DATES: Submit written or electronic information and comments by
September 14, 2009.
ADDRESSES: Submit written comments to the Division of Dockets
Management (HFA-305), Food and Drug
[[Page 53029]]
Administration, 5630 Fishers Lane, rm. 1061, Rockville, MD 20852.
Submit electronic comments or information to http://www.regulations.gov.

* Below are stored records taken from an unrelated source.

--- src/logic/mezz_status_map.svh ---
`ifndef MEZZ_STATUS_MAP_SVH
`define MEZZ_STATUS_MAP_SVH

// ****************************************
// Clock and timing
// ****************************************
`define CLK_MHZ            100
`define RST_MIN_LOW_US     1000
`define RST_MIN_LOW_CYCLES (`RST_MIN_LOW_US * `CLK_MHZ)
`define ACT_BLINK_MS       50
`define ACT_BLINK_CYCLES   (`ACT_BLINK_MS * 1000 * `CLK_MHZ)
`define LONG_HOLD_MS       5000
`define LONG_HOLD_CYCLES   (`LONG_HOLD_MS * 1000 * `CLK_MHZ)
`define CNT_W              32

// ****************************************
// Link speed codes and widths
// ****************************************
`define SPEED_CODE_10      2'h0
`define SPEED_CODE_100     2'h1
`define SPEED_CODE_1000    2'h2
`define GPIO_COUNT         96

`endif

--- src/logic/mezz_status_pkg.sv ---
package mezz_status_pkg;

  // ****************************************
  // Types
  // ****************************************
  typedef enum logic [1:0] {
    ST_HELD,
    ST_MIN_LOW,
    ST_RUN
  } rst_state_t;

  typedef enum logic {
    RESET_KIND_SHORT,
    RESET_KIND_LONG
  } reset_kind_t;

endpackage

--- src/logic/mezzanine_status_reset_signals.sv ---
`timescale 1ns/100ps
`include "mezz_status_map.svh"

module mezzanine_status_reset_signals #(
  parameter int unsigned RST_MIN_CYCLES   = `RST_MIN_LOW_CYCLES,
  parameter int unsigned BLINK_CYCLES     = `ACT_BLINK_CYCLES,
  parameter int unsigned LONG_HOLD_CYCLES = `LONG_HOLD_CYCLES
) (
  // Clock and reset
  input  wire logic                          clk_sys_in,
  input  wire logic                          arst_n_in,
  // Supply and connector reset
  input  wire logic                          power_good_in,
  input  wire logic                          system_reset_in_n_in,
  // Ethernet status from the PHY side
  input  wire logic                          link_up_in,
  input  wire logic                          link_traffic_in,
  input  wire logic [1:0]                    link_speed_in,
  // Configuration state
  input  wire logic                          logic_configured_in,
  // User drive and sampled levels of the general purpose lines
  input  wire logic [`GPIO_COUNT-1:0]        gpio_drive_value_in,
  input  wire logic [`GPIO_COUNT-1:0]        gpio_drive_use_in,
  input  wire logic [`GPIO_COUNT-1:0]        general_purpose_io_lines_in,
  // Indicators
  output logic                               link_activity_indicator_out,
  output logic                               speed_indicator_green_out,
  output logic                               speed_indicator_yellow_out,
  // Resets
  output logic                               reset_indication_n_out,
  output logic                               core_reset_n_out,
  output mezz_status_pkg::reset_kind_t       reset_kind_out,
  output logic                               reset_kind_valid_out,
  // Configuration and lines
  output logic                               logic_configured_flag_out,
  output logic [`GPIO_COUNT-1:0]             general_purpose_io_lines_out,
  output logic [`GPIO_COUNT-1:0]             general_purpose_io_lines_oe_n_out,
  output logic [`GPIO_COUNT-1:0]             gpio_sample_out
);

  // ****************************************
  // System reset synchroniser
  // ****************************************
  logic                         sys_sync_meta;
  logic                         sys_sync_q;
  logic                         sys_sync_d;

  // two flop sync
  // Reset to idle high, else a false release follows every reset
  always_ff @(posedge clk_sys_in or negedge arst_n_in) begin
    if (!arst_n_in) begin
      sys_sync_meta <= 1'b1;
      sys_sync_q    <= 1'b1;
      sys_sync_d    <= 1'b1;
    end else begin
      sys_sync_meta <= system_reset_in_n_in;
      sys_sync_q    <= sys_sync_meta;
      sys_sync_d    <= sys_sync_q;
    end
  end

  wire                          system_reset_in_n_active = ~sys_sync_q;
  wire                          sys_released   = sys_sync_q & ~sys_sync_d;
  wire                          reset_cause    = system_reset_in_n_active |
                                                 ~power_good_in;

  // ****************************************
  // Reset sequencing
  // ****************************************
  mezz_status_pkg::rst_state_t  state_q;
  mezz_status_pkg::rst_state_t  next_state;
  logic [`CNT_W-1:0]            low_cnt;
  logic [`CNT_W-1:0]            hold_cnt;

  wire                          low_done = low_cnt >=
                                           `CNT_W'(RST_MIN_CYCLES - 1);
  wire [`CNT_W-1:0]             next_low_cnt =
    (state_q == mezz_status_pkg::ST_RUN) ? '0 :
    (&low_cnt) ? low_cnt : low_cnt + `CNT_W'(1);
  wire [`CNT_W-1:0]             next_hold_cnt =
    !system_reset_in_n_active ? '0 :
    (&hold_cnt) ? hold_cnt : hold_cnt + `CNT_W'(1);
  wire                          hold_long = hold_cnt >=
                                            `CNT_W'(LONG_HOLD_CYCLES);
  wire mezz_status_pkg::reset_kind_t next_kind =
    hold_long ? mezz_status_pkg::RESET_KIND_LONG :
                mezz_status_pkg::RESET_KIND_SHORT;

  always_comb begin
    next_state = state_q;
    unique case (state_q)
      mezz_status_pkg::ST_HELD: begin
        if (!reset_cause) begin
          next_state = mezz_status_pkg::ST_MIN_LOW;
        end
      end
      mezz_status_pkg::ST_MIN_LOW: begin
        if (low_done) begin
          next_state = mezz_status_pkg::ST_RUN;
        end
      end
      mezz_status_pkg::ST_RUN: begin
        next_state = mezz_status_pkg::ST_RUN;
      end
      default: begin
        next_state = mezz_status_pkg::ST_HELD;
      end
    endcase
    if (reset_cause) begin
      next_state = mezz_status_pkg::ST_HELD;
    end
  end

  wire                          next_running =
                                  next_state == mezz_status_pkg::ST_RUN;

  always_ff @(posedge clk_sys_in or negedge arst_n_in) begin
    if (!arst_n_in) begin
      state_q  <= mezz_status_pkg::ST_HELD;
      low_cnt  <= '0;
      hold_cnt <= '0;
    end else begin
      state_q  <= next_state;
      low_cnt  <= next_low_cnt;
      hold_cnt <= next_hold_cnt;
    end
  end

  always_ff @(posedge clk_sys_in or negedge arst_n_in) begin
    if (!arst_n_in) begin
      reset_indication_n_out <= 1'b0;
      core_reset_n_out       <= 1'b0;
    end else begin
      reset_indication_n_out <= next_running;
      core_reset_n_out       <= next_running;
    end
  end

  always_ff @(posedge clk_sys_in or negedge arst_n_in) begin
    if (!arst_n_in) begin
      reset_kind_out       <= mezz_status_pkg::RESET_KIND_SHORT;
      reset_kind_valid_out <= 1'b0;
    end else begin
      reset_kind_valid_out <= sys_released;
      if (sys_released) begin
        reset_kind_out <= next_kind;
      end
    end
  end

  // ****************************************
  // Ethernet indicators
  // ****************************************
  logic [`CNT_W-1:0]            blink_cnt;
  logic                         traffic_seen;

  // Traffic is folded per blink period so short bursts still show
  wire                          blink_tick = blink_cnt >=
                                             `CNT_W'(BLINK_CYCLES - 1);
  wire [`CNT_W-1:0]             next_blink_cnt =
    blink_tick ? '0 : blink_cnt + `CNT_W'(1);
  // Set wins over the period clear
  wire                          next_traffic_seen =
    link_traffic_in | (traffic_seen & ~blink_tick);
  wire                          next_activity =
    !link_up_in  ? 1'b0 :
    traffic_seen ? (link_activity_indicator_out ^ blink_tick) : 1'b1;
  wire                          next_green =
    link_up_in & (link_speed_in == `SPEED_CODE_100);
  wire                          next_yellow =
    link_up_in & (link_speed_in == `SPEED_CODE_1000);

  always_ff @(posedge clk_sys_in or negedge arst_n_in) begin
    if (!arst_n_in) begin
      blink_cnt                   <= '0;
      traffic_seen                <= 1'b0;
      link_activity_indicator_out <= 1'b0;
      speed_indicator_green_out   <= 1'b0;
      speed_indicator_yellow_out  <= 1'b0;
    end else begin
      blink_cnt                   <= next_blink_cnt;
      traffic_seen                <= next_traffic_seen;
      link_activity_indicator_out <= next_activity;
      speed_indicator_green_out   <= next_green;
      speed_indicator_yellow_out  <= next_yellow;
    end
  end

  // ****************************************
  // Configuration and general purpose lines
  // ****************************************
  // Lines also float during board reset; safer than a stale drive
  wire                          drive_allowed = logic_configured_in &
                                                next_running;
  wire [`GPIO_COUNT-1:0]        next_oe_n =
    ~(gpio_drive_use_in & {`GPIO_COUNT{drive_allowed}});

  always_ff @(posedge clk_sys_in or negedge arst_n_in) begin
    if (!arst_n_in) begin
      logic_configured_flag_out         <= 1'b0;
      general_purpose_io_lines_out      <= '0;
      general_purpose_io_lines_oe_n_out <= '1;
      gpio_sample_out                   <= '0;
    end else begin
      logic_configured_flag_out         <= logic_configured_in;
      general_purpose_io_lines_out      <= gpio_drive_value_in;
      general_purpose_io_lines_oe_n_out <= next_oe_n;
      gpio_sample_out                   <= general_purpose_io_lines_in;
    end
  end

  logic [`CNT_W-1:0]            ind_low_len;

  always_ff @(posedge clk_sys_in or negedge arst_n_in) begin
    if (!arst_n_in) begin
      ind_low_len <= '0;
    end else if (!reset_indication_n_out) begin
      ind_low_len <= ind_low_len + `CNT_W'(1);
    end else begin
      ind_low_len <= '0;
    end
  end
endmodule

--- config.mk ---
export PLATFORM = sky130hd
export DESIGN_NAME = mezzanine_status_reset_signals
export DESIGN_NICKNAME = d
export VERILOG_FILES = /design/src/logic/mezz_status_pkg.sv /design/src/logic/mezzanine_status_reset_signals.sv
export VERILOG_INCLUDE_DIRS = /design/src /design/src/logic
export SDC_FILE = /design/constraint.sdc
export NUM_CORES = 1
export LEC_CHECK = 0
export BUFFER_PORTS_ARGS = -buffer_cell sky130_fd_sc_hd__buf_4
export CAP_MARGIN = 20
export CORE_AREA = 2 2 228 230
export CTS_CLUSTER_DIAMETER = 80
export DETAILED_ROUTE_END_ITERATION = 10
export DIE_AREA = 0 0 230 232
export HOLD_SLACK_MARGIN = 0.1
export PLACE_DENSITY = 0.46
export SYNTH_ARGS = -nofsm -noshare
export SYNTH_HDL_FRONTEND = slang
export SYNTH_SLANG_ARGS = --single-unit
--- constraint.sdc ---
create_clock -name clk_sys_in -period 5 [get_ports clk_sys_in]
set_input_delay 0.5 -clock clk_sys_in [delete_from_list [all_inputs] [get_ports clk_sys_in]]
set_output_delay 0.5 -clock clk_sys_in [all_outputs]
set_load 0.02 [all_outputs]
After elaboration in Yosys (flattened, before gate mapping)
Cells that the tools add are included.

storage, ports and cells
  register bits = 397
  input bits = 297
  output and inout bits = 296
  logic and storage cells = 59

cells by class
  $add $sub $neg = 3
  magnitude comparators = 3
  eq/ne operators = 7
  muxes and demuxes = 11
  bitwise operators = 14
  reduce and logical (&&, ||, !) cells = 3

operators by type and width
  kind                   number
  $mux 32                5
  $add 32x1->32 const B  3
  $and 96x96->96         1
  $not 96->96            1
  $reduce_and 32->1      2
  $ge 32x17->1 const B   1
  $ge 32x23->1 const B   1
  $ge 32x29->1 const B   1
  $eq 2x2->1 const B     3
  $pmux 2 s3             1
  $and 1x1->1            5
  $eq 2x1->1 const B     2
  $mux 2                 2
  $ne 2x2->1 const B     2
  $not 1->1              4
  $mux 1                 3
  $logic_not 2->1        1
  $or 1x1->1             2
  $xor 1x1->1            1

Longest topological paths before layout
Gate-level depths: netlist (run 1).

  word-level depth = 8
  depth in mapped cells = 10
  gate-level depth less buffers = 6

Worst setup path after synthesis (run 1)
No wires, ideal clock.

  path kind = flip-flop to flip-flop
  start point = register low_cnt[0]
  end point = register low_cnt[17]
  library setup time = 0.136 ns
  arrival = 1.955 ns
  path slack = 2.910 ns
  cell stages (with the launch flop) = 11
  path buffers = 4
  period minus slack after synthesis = 2.090 ns
  path through = dfrtp_1 > ha_1 > and3_1 > buf_2 > and3_1 > buf_2 > and4_1 > buf_6 > buf_6 > o311ai_1 > o41ai_1

on the way
  cells in the longest elaborated chain, start to end = 3

RTL lines
  item                    line                                   source
  from (decl)             mezzanine_status_reset_signals.sv:72   logic [`CNT_W-1:0] low_cnt;
  from (signal assigned)  mezzanine_status_reset_signals.sv:124  low_cnt <= next_low_cnt;
  $add 32x1->32           mezzanine_status_reset_signals.sv:79   (&low_cnt) ? low_cnt : low_cnt + `CNT_W'(1);
  $mux 32                 mezzanine_status_reset_signals.sv:79
  $mux 32                 mezzanine_status_reset_signals.sv:78   (state_q == mezz_status_pkg::ST_RUN) ? '0 :

Parallel ways exist; a longest one is shown, timed or not. The select of a mux whose other input is x is not followed.
A chain may end at the register's enable or synchronous reset.

Worst setup path after layout (run 1)
  start point = register sys_sync_q
  end point = register general_purpose_io_lines_oe_n_out[4]

on the way
  cells in the longest elaborated chain, start to end = 7

RTL lines
  item                    line                                   source
  from (decl)             mezzanine_status_reset_signals.sv:45   logic sys_sync_q;
  from (signal assigned)  mezzanine_status_reset_signals.sv:57   sys_sync_q <= sys_sync_meta;
  $not 1->1               mezzanine_status_reset_signals.sv:62   wire system_reset_in_n_active = ~sys_sync_q;
  $or 1x1->1              mezzanine_status_reset_signals.sv:64   wire reset_cause = system_reset_in_n_active |
  $mux 2                  mezzanine_status_reset_signals.sv:109  if (reset_cause) begin
  $eq 2x2->1              mezzanine_status_reset_signals.sv:115  next_state == mezz_status_pkg::ST_RUN;
  $and 1x1->1             mezzanine_status_reset_signals.sv:193  wire drive_allowed = logic_configured_in &
  $and 96x96->96          mezzanine_status_reset_signals.sv:196  ~(gpio_drive_use_in & {`GPIO_COUNT{drive_allowed}});
  $not 96->96             mezzanine_status_reset_signals.sv:196
  via next_oe_n[4]        mezzanine_status_reset_signals.sv:195  wire [`GPIO_COUNT-1:0] next_oe_n =
  to (signal assigned)    mezzanine_status_reset_signals.sv:207  general_purpose_io_lines_oe_n_out <= next_oe_n;
  to (decl)               mezzanine_status_reset_signals.sv:37   output logic [`GPIO_COUNT-1:0] general_purpose_io_lines_oe_n_out,

The timed path passes the listed nets, and every way through them passes these cells.

==> flow_summary.yaml, run 1 <==
timing:
  post-route-min-period_ns: 2.69
  slew_headroom: 0.275
  tightest_slew_ns: 1.08
  drv_slew: 0
  fmax_mhz: 372
  layout_setup_ws_ns: 2.31
  setup_violations: 0
  finalHoldViolCount: 0
  rsz0062_at_grt: "false"
  finalHoldWorstSlack_ns: 0.187
  min_period_over_period: 0.537
  skew_ns: 0.0109
  finalSetupTns_ns: 0
worst_setup_path:
  critical_path_arrival_ns: 3.14
  crit_fanout: 53
  crit_path_end: "general_purpose_io_lines_oe_n_out[4]$_DFF_PN1_"
  r2r_start: "sys_sync_q$_DFF_PN1_"
  critPathMaxStageDelay_ns: 0.99
  r2r_cells: 5
  rr_endpoint: "general_purpose_io_lines_oe_n_out[4]$_DFF_PN1_"
  cp_slowest_cell: "dfstp_2"
  cp_cell_sequence: "nand3_1 -> or3b_2 -> o22ai_4 -> buf_4 -> nand2_1"
  criticalPathCategory: "reg -> reg"
  crit_start: "sys_sync_q$_DFF_PN1_"
  r2r_setup_slack_ns: 2.31
  worstPathRequired_ns: 5.46
  crit_path_end_kind: "flip-flop"
  start_kind: "flip-flop"
floorplan:
  row_count: 83
  floorplan.die_area_um2: 53400
  coreArea_um2: 50900
  die_h_um: 232
  ios: 593
  die_w_um: 230
  start_util: 0.264
global_routing:
  gr-total-overflow: 0
  grt_pass1_wl_um: 69400
  grt_start_max_net_pins: 130
  grt_pass1_vias: 11600
  grt_busiest_layer: "met2"
  met3_usage: 0.0438
  grtUsageTotal: 0.169
  grt_use_met2: 0.284
  grt_antenna_before_repair: 4
  grt_util_met1: 0.216
cts:
  cts_made_buffers: 47
  clk_latency_ns: 0.56
  path_clk_slew_ns: 0.06
  postCtsSetupRepairBufs: 0
  cts_max_path_buffers: 3
  cts_tree: "done"
  clockRootBuffer: "clkbuf_16"
  cts_resized: 0
  htreeDepth: 2
  cts.sinks: 397
placed_design:
  portBuffers: 592
  gp_congestion: 0.833
  pre_cts_ws_ns: 2.29
  placed_cell_area_um2: 18700
  hpwlAfterDp_um: 32800
synth:
  synth_flop_cell: "dfrtp_1"
  synth_edf_count: 0
  yosysMostFrequentCell: "dfrtp_1"
  ys_seq_elements: 397
  ys_types: 67
  avgSynthCellArea_um2: 13.7
  synth_area_leaders: "dfrtp_1 55%, dfstp_2 19%, nand2_1 4.0%"
  synth_top_area_cell: "dfrtp_1"
  seq_area_frac_synth: 0.748
  syn_area_um2: 13500
  synth-warning-count: 0
  synth_top_cell_area_share: 0.554
  yosys-top-cells-count: "298 x dfrtp_1, 143 x nand2_1, 99 x dfstp_2"
  async_reset_ff_frac: 1.00
  synthCells: 979
detailed_routing:
  firstDrtPassIters: 4
  wl_per_cell_um: 17.6
  wl_um: 46100
  route.detailed.drc: 0
  dr.first_iter.drc_count: 475
  vias: 11000
  via_per_inst: 4.21
  ant_nets: 0
pwr:
  power_mw: 7.51
  vdd_drop_max_mv: 0.238
  power_leakage_nw: 10.4
  power.density_nw_per_um2: 324
hold_path:
  worstHoldPathType: "in -> reg"
final_layout:
  drive_gt1_frac: 0.413
  syn2layout_area_growth_pct: 72.2
  seqCellArea_um2: 10100
  multi_input_area_um2: 3180
  nFillCells: 4669
  final_area_um2: 23200
  fin_nets: 2194
run_status:
  outcome: "completed"
run:
  drv_cap: 0
[per-stage QoR]
step | cells | util
2_1_floorplan | 987 | -
3_3_place_gp | 2231 | 0.367
3_5_place_dp | 2231 | 0.367
4_1_cts | 2610 | 0.455
5_1_grt | 2612 | 0.455
6_report | 2612 | 0.455
[flip-flops by register name, summed over array words and instances, names as in the netlist, 2 cells and up]
register,cells
state_q,2
blink_cnt,32
general_purpose_io_lines_out,96
general_purpose_io_lines_oe_n_out,96
hold_cnt,32
low_cnt,32
gpio_sample_out,96
[power breakdown]
part	switching, mW	internal (mW)
Sequential	0.0360	3.31
Combinational	0.309	0.406
Clock	1.36	2.09
[critical path, delay by kind of cell, from the launching register on]
kind / cells / cell delay, ns
flip-flops: 1 / 0.99
buffers and inverters: 1 / 0.48
AND/OR/NAND/NOR: 3 / 0.92
AO/OA/AOI/OAI: 1 / 0.14
[cell type report]
class / instances / share of cell area
Sequential cell: 397 / 0.434
Timing Repair Buffer: 892 / 0.322
Multi-Input combinational cell: 544 / 0.137
Clock buffer: 68 / 0.0585
Tap cell: 680 / 0.0367
Clock inverter: 18 / 0.00907
Inverter: 11 / 0.00178
Antenna cell: 2 / 0.000216
[metal layers]
layer	share of wire	vias to the layer above	routed length [µm]
li1	-	5214	-
met5	0.00015	-	7
met2	0.50	308	23000
met3	0.060	78	2760
met4	0.023	2	1050
met1	0.42	5403	19200
[cell usage in the layout (no fill, tap or decap), types with 9 or more instances in the layout]
master / count
nor2_1: 59
clkbuf_1: 11
dfstp_2: 99
clkinv_2: 9
dfrtp_1: 298
clkbuf_16: 47
xnor2_1: 14
conb_1: 9
or3_1: 22
nand4_1: 21
nor3_1: 16
nand3_1: 28
a31oi_1: 9
xor2_1: 19
dlygate4sd3_1: 293
and4_1: 9
a21oi_1: 34
inv_1: 11
clkbuf_8: 10
buf_4: 596
and3_1: 16
nor4_1: 9
or4_1: 12
o31ai_1: 10
nand2_1: 143
o21ai_0: 26
[worst min-delay path by stage]
| stage | from | end | slack (ns) | cells past startpoint |
|---|---|---|---|---|
| 2_1_floorplan | arst_n_in | blink_cnt[0]$_DFF_PN0_ | 0.20 | 0 |
| 3_3_place_gp | sys_sync_meta$_DFF_PN1_ | sys_sync_q$_DFF_PN1_ | 0.35 | 0 |
| 3_5_place_dp | sys_sync_meta$_DFF_PN1_ | sys_sync_q$_DFF_PN1_ | 0.35 | 0 |
| 4_1_cts | link_speed_in[1] | speed_indicator_yellow_out$_DFF_PN0_ | 0.14 | 3 |
| 5_1_grt | link_up_in | speed_indicator_yellow_out$_DFF_PN0_ | 0.15 | 3 |
| 6_report | link_up_in | speed_indicator_yellow_out$_DFF_PN0_ | 0.19 | 3 |
[kinds of logic after synthesis]
family,after synthesis,synth area share
other cells,1,0.000279
compound gates,124,0.0635
buf+inv,46,0.0193
fa+ha+maj,4,0.00372
simple gates,369,0.140
flops,397,0.748
xor+xnor,33,0.0215
mux,5,0.00372
[timing repair]
action | 4_1_cts | 5_1_grt
hold buffers | 293 | 0
setup endpoints to repair | 0 | 0
endpoints found under the hold margin | 347 | 0
(Power assumes the default switching activity.)
==> run 2: changes to the inputs <==
- PLACE_DENSITY: 0.46 -> 0.48
- clock period: 5 -> 2.3 ns (I/O delays scaled with it)
==> run 2 against run 1 <==
Effect of this change: critical path depth is 2 higher; global-route usage shrank 1.8 points; register-to-register slack worse by 2.2 ns; die area unchanged; clock power increased by 120%; clock skew increased by 0.00095 ns; first-iteration DRC count fell by 19%; worst hold slack improved by 0.026 ns; count of clock-buffer cells in the layout is 2 higher; fmax grew 24%; sequential power rose by 120%.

FOR FURTHER INFORMATION CONTACT: Domini Cassis, Center for Devices and
Radiological Health (HFZ-215), Food and Drug Administration, 1350
Piccard Dr., Rockville, MD 20850, 240-276-2342, e-mail:
[email protected].
SUPPLEMENTARY INFORMATION:
I. Background
In the Federal Register of March 24, 2008 (73 FR 15530), FDA
published a notice of a meeting for the Ophthalmic Devices Panel of the
Medical Devices Advisory Committee (the panel). At the meeting on April
25, 2008, the panel was asked to consider general issues concerning the
post market experience with laser-assisted in situ keratomileusis
(LASIK) procedures. Interested persons were invited to present data,
information, or views, orally or in writing, to the panel regarding
these topics. At the conclusion of the meeting, FDA requested that
interested persons provide input on LASIK, including comments regarding
tools the agency uses to improve patient safety, such as patient
labeling, information on FDA's LASIK Web site, and other outreach
initiatives.
Using information gathered at the April 25, 2008, panel meeting,
the agency has updated information contained on its LASIK Web site, has
strengthened its post market surveillance activities, and is now
seeking ways to better understand quality of life issues following
LASIK procedures that may relate to safety and effectiveness of LASIK
devices. At this time, the agency is interested in receiving public
comments regarding the post market experience associated with the use
of LASIK, as well as information regarding potential barriers that may
exist in providing the agency with feedback regarding LASIK procedures.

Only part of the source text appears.